START Material shown

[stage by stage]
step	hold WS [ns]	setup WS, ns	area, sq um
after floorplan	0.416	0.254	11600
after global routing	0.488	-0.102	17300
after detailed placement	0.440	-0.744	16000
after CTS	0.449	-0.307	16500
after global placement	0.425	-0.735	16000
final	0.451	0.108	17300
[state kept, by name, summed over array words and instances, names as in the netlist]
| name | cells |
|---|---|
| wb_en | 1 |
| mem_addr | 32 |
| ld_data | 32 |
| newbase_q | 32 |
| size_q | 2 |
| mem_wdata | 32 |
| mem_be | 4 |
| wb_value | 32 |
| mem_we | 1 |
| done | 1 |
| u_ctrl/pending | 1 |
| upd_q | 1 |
## config.mk

```make
export PLATFORM = sky130hd
export DESIGN_NAME = dock_seq
export DESIGN_NICKNAME = d
export VERILOG_FILES = /design/src/rtl/dock_seq.sv
export SDC_FILE = /design/constraint.sdc
export NUM_CORES = 1
export LEC_CHECK = 0
export BUFFER_PORTS_ARGS = -buffer_cell sky130_fd_sc_hd__buf_2
export CAP_MARGIN = 20
export CORE_ASPECT_RATIO = 1.1
export CORE_UTILIZATION = 30
export CTS_CLUSTER_SIZE = 14
export DETAILED_ROUTE_END_ITERATION = 10
export MAX_ROUTING_LAYER = met4
export PLACE_DENSITY_LB_ADDON = 0.12
export SETUP_SLACK_MARGIN = 0.05
export SYNTH_ARGS = -nofsm -noshare
export SYNTH_HDL_FRONTEND = slang
export SYNTH_SLANG_ARGS = --single-unit
```

## constraint.sdc

```tcl
create_clock -name clk -period 4.7 [get_ports clk]
set_input_delay 0 -clock clk [delete_from_list [all_inputs] [get_ports clk]]
set_output_delay 0 -clock clk [all_outputs]
set_load 0.01 [all_outputs]
```

## src/rtl/dock_seq.sv

```systemverilog
module dock_seq #(
  parameter int PRE_DEPTH = 4,
  parameter int Q_DEPTH   = 4,
  parameter int CW        = 6
) (
  input  logic          clk,
  input  logic          rst_n,
  input  logic          in_valid,
  output logic          in_ready,
  input  logic [15:0]   in_instr,
  input  logic          torp_valid,
  output logic          torp_ready,
  input  logic          flag_a,
  input  logic          flag_b,
  input  logic [CW-1:0] olc_data,
  output logic          ex_valid,
  output logic [15:0]   ex_instr,
  input  logic          ex_done,
  output logic          sealed,
  output logic [CW-1:0] olc
);
  localparam int PW  = PRE_DEPTH > 1 ? $clog2(PRE_DEPTH) : 1;
  localparam int QW  = Q_DEPTH > 1 ? $clog2(Q_DEPTH) : 1;
  localparam int PCW = $clog2(PRE_DEPTH + 1);
  localparam int QCW = $clog2(Q_DEPTH + 1);
  localparam logic [2:0] OP_MOVE = 3'b000;
  localparam logic [2:0] OP_SETO = 3'b100;
  localparam logic [2:0] OP_TAIL = 3'b111;

  logic [15:0]    pre_mem [PRE_DEPTH];
  logic [PW-1:0]  pre_rd, pre_wr;
  logic [PCW-1:0] pre_cnt;
  logic [15:0]    q_mem [Q_DEPTH];
  logic [QW-1:0]  q_rd, q_wr;
  logic [QCW-1:0] q_cnt;

  logic [15:0] horn, hd;
  logic horn_v, horn_tail, horn_go, pre_push;
  logic hv, os, pred_ok, is_so, olc_pos, torpable, fire;
  logic dropped, ready_run, skip, so_go, finish, requeue, q_pop, q_push;
  logic olc_wr, zero_wr;
  logic [CW-1:0] so_val, olc_nxt;

  assign in_ready  = pre_cnt != PCW'(PRE_DEPTH);
  assign pre_push  = in_valid && in_ready;
  assign horn      = pre_mem[pre_rd];
  assign horn_v    = pre_cnt != '0;
  assign horn_tail = horn[15:13] == OP_TAIL;
  assign horn_go   = horn_v && !sealed && !zero_wr && (horn_tail || q_cnt != QCW'(Q_DEPTH));

  assign hd      = q_mem[q_rd];
  assign hv      = q_cnt != '0;
  assign os      = hd[12];
  assign is_so   = hd[15:13] == OP_SETO;
  assign olc_pos = olc != '0;

  always_comb begin
    case (hd[10:9])
      2'b11:   pred_ok = 1'b1;
      2'b00:   pred_ok = flag_a;
      2'b10:   pred_ok = flag_b;
      default: pred_ok = 1'b0;
    endcase
  end

  assign torpable  = hv && hd[15:13] == OP_MOVE && hd[11] && pred_ok && olc_pos && |hd[8:6];
  assign fire      = torp_valid && torpable;
  assign dropped   = hv && !fire && !os && !olc_pos;
  assign ready_run = hv && !fire && !dropped && (os || sealed);
  assign skip      = ready_run && !pred_ok;
  assign so_go     = ready_run && pred_ok && is_so;
  assign ex_valid  = ready_run && pred_ok && !is_so;
  assign ex_instr  = hd;
  assign finish    = skip || so_go || (ex_valid && ex_done);
  assign requeue   = finish && !os;
  assign q_pop     = fire || dropped || finish;
  assign q_push    = (horn_go && !horn_tail) || requeue;
  assign torp_ready = fire;

  assign so_val  = hd[8] ? olc_data : hd[7] ? CW'(hd[5:0]) : (olc_pos ? olc - 1'b1 : '0);
  assign olc_wr  = fire || so_go;
  assign olc_nxt = fire ? '0 : so_val;
  assign zero_wr = olc_wr && olc_nxt == '0;

  always_ff @(posedge clk) begin
    if (!rst_n) begin
      pre_rd <= '0; pre_wr <= '0; pre_cnt <= '0;
      q_rd <= '0; q_wr <= '0; q_cnt <= '0;
      sealed <= 1'b0;
      olc <= '0;
    end else begin
      if (pre_push) begin
        pre_mem[pre_wr] <= in_instr;
        pre_wr <= (pre_wr == PW'(PRE_DEPTH - 1)) ? '0 : pre_wr + 1'b1;
      end
      if (horn_go) pre_rd <= (pre_rd == PW'(PRE_DEPTH - 1)) ? '0 : pre_rd + 1'b1;
      pre_cnt <= pre_cnt + PCW'(pre_push) - PCW'(horn_go);

      if (q_push) begin
        q_mem[q_wr] <= requeue ? hd : horn;
        q_wr <= (q_wr == QW'(Q_DEPTH - 1)) ? '0 : q_wr + 1'b1;
      end
      if (q_pop) q_rd <= (q_rd == QW'(Q_DEPTH - 1)) ? '0 : q_rd + 1'b1;
      q_cnt <= q_cnt + QCW'(q_push) - QCW'(q_pop);

      if (olc_wr) olc <= olc_nxt;
      if (zero_wr) sealed <= 1'b0;
      else if (horn_go && horn_tail) sealed <= 1'b1;
    end
  end

  a_r2_no_tail_exec: assert property (@(posedge clk) disable iff (!rst_n)
    ex_valid |-> ex_instr[15:13] != OP_TAIL);
  a_r3_pre_bound: assert property (@(posedge clk) disable iff (!rst_n)
    pre_cnt <= PCW'(PRE_DEPTH));
  a_r4_loop_needs_seal: assert property (@(posedge clk) disable iff (!rst_n)
    (ex_valid && !ex_instr[12]) |-> sealed);
  a_r5_no_loop_at_zero: assert property (@(posedge clk) disable iff (!rst_n)
    (ex_valid && !ex_instr[12]) |-> olc != '0);
  a_r7_zero_unseals: assert property (@(posedge clk) disable iff (!rst_n)
    (olc == '0 && $past(olc) != '0 && $past(rst_n)) |-> !sealed);
  a_r8_torp_zeroes: assert property (@(posedge clk) disable iff (!rst_n)
    torp_ready |=> (olc == '0 && !sealed));
  a_r8_torp_no_exec: assert property (@(posedge clk) disable iff (!rst_n)
    torp_ready |-> !ex_valid);
endmodule

```

# After elaboration in Yosys (flattened, before gate mapping)
# Memory sizes are Yosys's and may differ from the RTL's. A register that Yosys moved wholly into a read port is not among the register bits.
# Cells that the tools add are included.
# word_totals
mem_count	2
input_bits	29
wordCells	99
reg_bits	21
ramBits	128
# memory_table
memory	depth	word_bits	rd	rd_clocked_by_memory_dff	wr	line_no	source
pre_mem	4	16	1	1	1	30	logic [15:0] pre_mem [PRE_DEPTH];
q_mem	4	16	1	1	1	33	logic [15:0] q_mem [Q_DEPTH];
# op_classes
reduce_logical	49
addsub	9
mux	20
n_bitwise	1
n_eq_ne	10
# op_table
operator	count
$logic_and A1 B1 Y1	24
$mux W6	4
$mux W16	1
$mux W2	8
$eq A2 B2 Y1 const B	6
$logic_not A1 Y1	9
$add A2 B1 Y2 const B	4
$logic_or A1 B1 Y1	8
$add A3 B1 Y3	2
$eq A3 B3 Y1 const B	2
$logic_not A6 Y1	1
$mux W1	6
$ne A3 B3 Y1 const B	2
$reduce_bool A3 Y1	2
$reduce_bool A6 Y1	1
$sub A3 B1 Y3	2
$sub A6 B1 Y6 const B	1
$logic_not A3 Y1	1
$pmux W1 S3	1
$reduce_or A3 Y1	1
$logic_not A2 Y1	1
$reduce_or A2 Y1	1
$not A1 Y1	1

# Longest topological paths before layout
# logic_depth
word_depth	26
mapped_depth	17
ltp_nobuf	15

# Worst setup path before layout
# Ideal clock, no wire load.
# synth_timing
kind	register to register
startpoint	reg (tool-made name)
endpoint	reg q_cnt[2]
path_buffers	4
path_stages_with_launch	18
synth_period_minus_slack_ns	3.825
slack_ns	0.875
arrival_time_ns	3.710
setup_time_ns	0.115
cell_sequence	dfxtp_1 buf_6 buf_6 mux4_2 buf_2 a221o_1 a2bb2oi_1 nor2_1 and4b_1 o31a_1 buf_2 ha_1 inv_1 ha_1 fa_1 xnor2_1 xnor2_1 and2_1
# synth_lines
element	line_no	source
end signal, assigned	104	q_cnt <= q_cnt + QCW'(q_push) - QCW'(q_pop);
end, declared	35	logic [QCW-1:0] q_cnt;
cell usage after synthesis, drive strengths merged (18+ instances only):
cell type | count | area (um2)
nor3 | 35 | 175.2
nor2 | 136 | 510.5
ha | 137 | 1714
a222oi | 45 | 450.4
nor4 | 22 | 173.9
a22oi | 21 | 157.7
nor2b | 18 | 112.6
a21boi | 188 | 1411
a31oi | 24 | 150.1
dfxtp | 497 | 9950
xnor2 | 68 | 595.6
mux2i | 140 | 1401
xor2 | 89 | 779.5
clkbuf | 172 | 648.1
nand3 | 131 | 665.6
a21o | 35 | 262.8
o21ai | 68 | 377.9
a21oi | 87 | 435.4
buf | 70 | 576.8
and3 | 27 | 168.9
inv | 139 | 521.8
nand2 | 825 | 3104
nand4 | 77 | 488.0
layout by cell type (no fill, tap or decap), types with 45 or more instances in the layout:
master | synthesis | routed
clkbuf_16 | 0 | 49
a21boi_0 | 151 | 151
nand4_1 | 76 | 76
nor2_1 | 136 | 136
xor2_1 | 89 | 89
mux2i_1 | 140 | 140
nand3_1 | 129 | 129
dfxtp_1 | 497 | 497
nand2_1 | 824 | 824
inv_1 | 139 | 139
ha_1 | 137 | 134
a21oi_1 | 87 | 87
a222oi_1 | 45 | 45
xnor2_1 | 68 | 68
### config.mk
export PLATFORM = sky130hd
export DESIGN_NAME = cfgrom_rd_map
export DESIGN_NICKNAME = d
export VERILOG_FILES = /design/src/rtl/cfgrom_pkg.sv /design/src/rtl/cfgrom_base_reg.sv /design/src/rtl/cfgrom_decode.sv /design/src/rtl/cfgrom_rsp_stage.sv /design/src/rtl/cfgrom_rd_map.sv
export SDC_FILE = /design/constraint.sdc
export NUM_CORES = 1
export LEC_CHECK = 0
export ABC_AREA = 1
export CAP_MARGIN = 10
export CORE_AREA = 2 2 95 88
export CTS_CLUSTER_DIAMETER = 150
export CTS_CLUSTER_SIZE = 12
export DETAILED_ROUTE_END_ITERATION = 10
export DIE_AREA = 0 0 97 90
export PLACE_DENSITY = 0.88
export SYNTH_ARGS = -nofsm -noshare
export SYNTH_HDL_FRONTEND = slang
export SYNTH_SLANG_ARGS = --single-unit
### constraint.sdc
create_clock -name clk -period 2.4 [get_ports clk]
set_clock_uncertainty 0.2 [all_clocks]
set_input_delay 0.48 -clock clk [delete_from_list [all_inputs] [get_ports clk]]
set_output_delay 0.48 -clock clk [all_outputs]
set_load 0.01 [all_outputs]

END Material shown

**The task:**
Starting at the line that contains "and3 | 27 | 168.9", quote each remaining line of the entries above, unchanged.

**Task answer:**
and3 | 27 | 168.9
inv | 139 | 521.8
nand2 | 825 | 3104
nand4 | 77 | 488.0
layout by cell type (no fill, tap or decap), types with 45 or more instances in the layout:
master | synthesis | routed
clkbuf_16 | 0 | 49
a21boi_0 | 151 | 151
nand4_1 | 76 | 76
nor2_1 | 136 | 136
xor2_1 | 89 | 89
mux2i_1 | 140 | 140
nand3_1 | 129 | 129
dfxtp_1 | 497 | 497
nand2_1 | 824 | 824
inv_1 | 139 | 139
ha_1 | 137 | 134
a21oi_1 | 87 | 87
a222oi_1 | 45 | 45
xnor2_1 | 68 | 68
### config.mk
export PLATFORM = sky130hd
export DESIGN_NAME = cfgrom_rd_map
export DESIGN_NICKNAME = d
export VERILOG_FILES = /design/src/rtl/cfgrom_pkg.sv /design/src/rtl/cfgrom_base_reg.sv /design/src/rtl/cfgrom_decode.sv /design/src/rtl/cfgrom_rsp_stage.sv /design/src/rtl/cfgrom_rd_map.sv
export SDC_FILE = /design/constraint.sdc
export NUM_CORES = 1
export LEC_CHECK = 0
export ABC_AREA = 1
export CAP_MARGIN = 10
export CORE_AREA = 2 2 95 88
export CTS_CLUSTER_DIAMETER = 150
export CTS_CLUSTER_SIZE = 12
export DETAILED_ROUTE_END_ITERATION = 10
export DIE_AREA = 0 0 97 90
export PLACE_DENSITY = 0.88
export SYNTH_ARGS = -nofsm -noshare
export SYNTH_HDL_FRONTEND = slang
export SYNTH_SLANG_ARGS = --single-unit
### constraint.sdc
create_clock -name clk -period 2.4 [get_ports clk]
set_clock_uncertainty 0.2 [all_clocks]
set_input_delay 0.48 -clock clk [delete_from_list [all_inputs] [get_ports clk]]
set_output_delay 0.48 -clock clk [all_outputs]
set_load 0.01 [all_outputs]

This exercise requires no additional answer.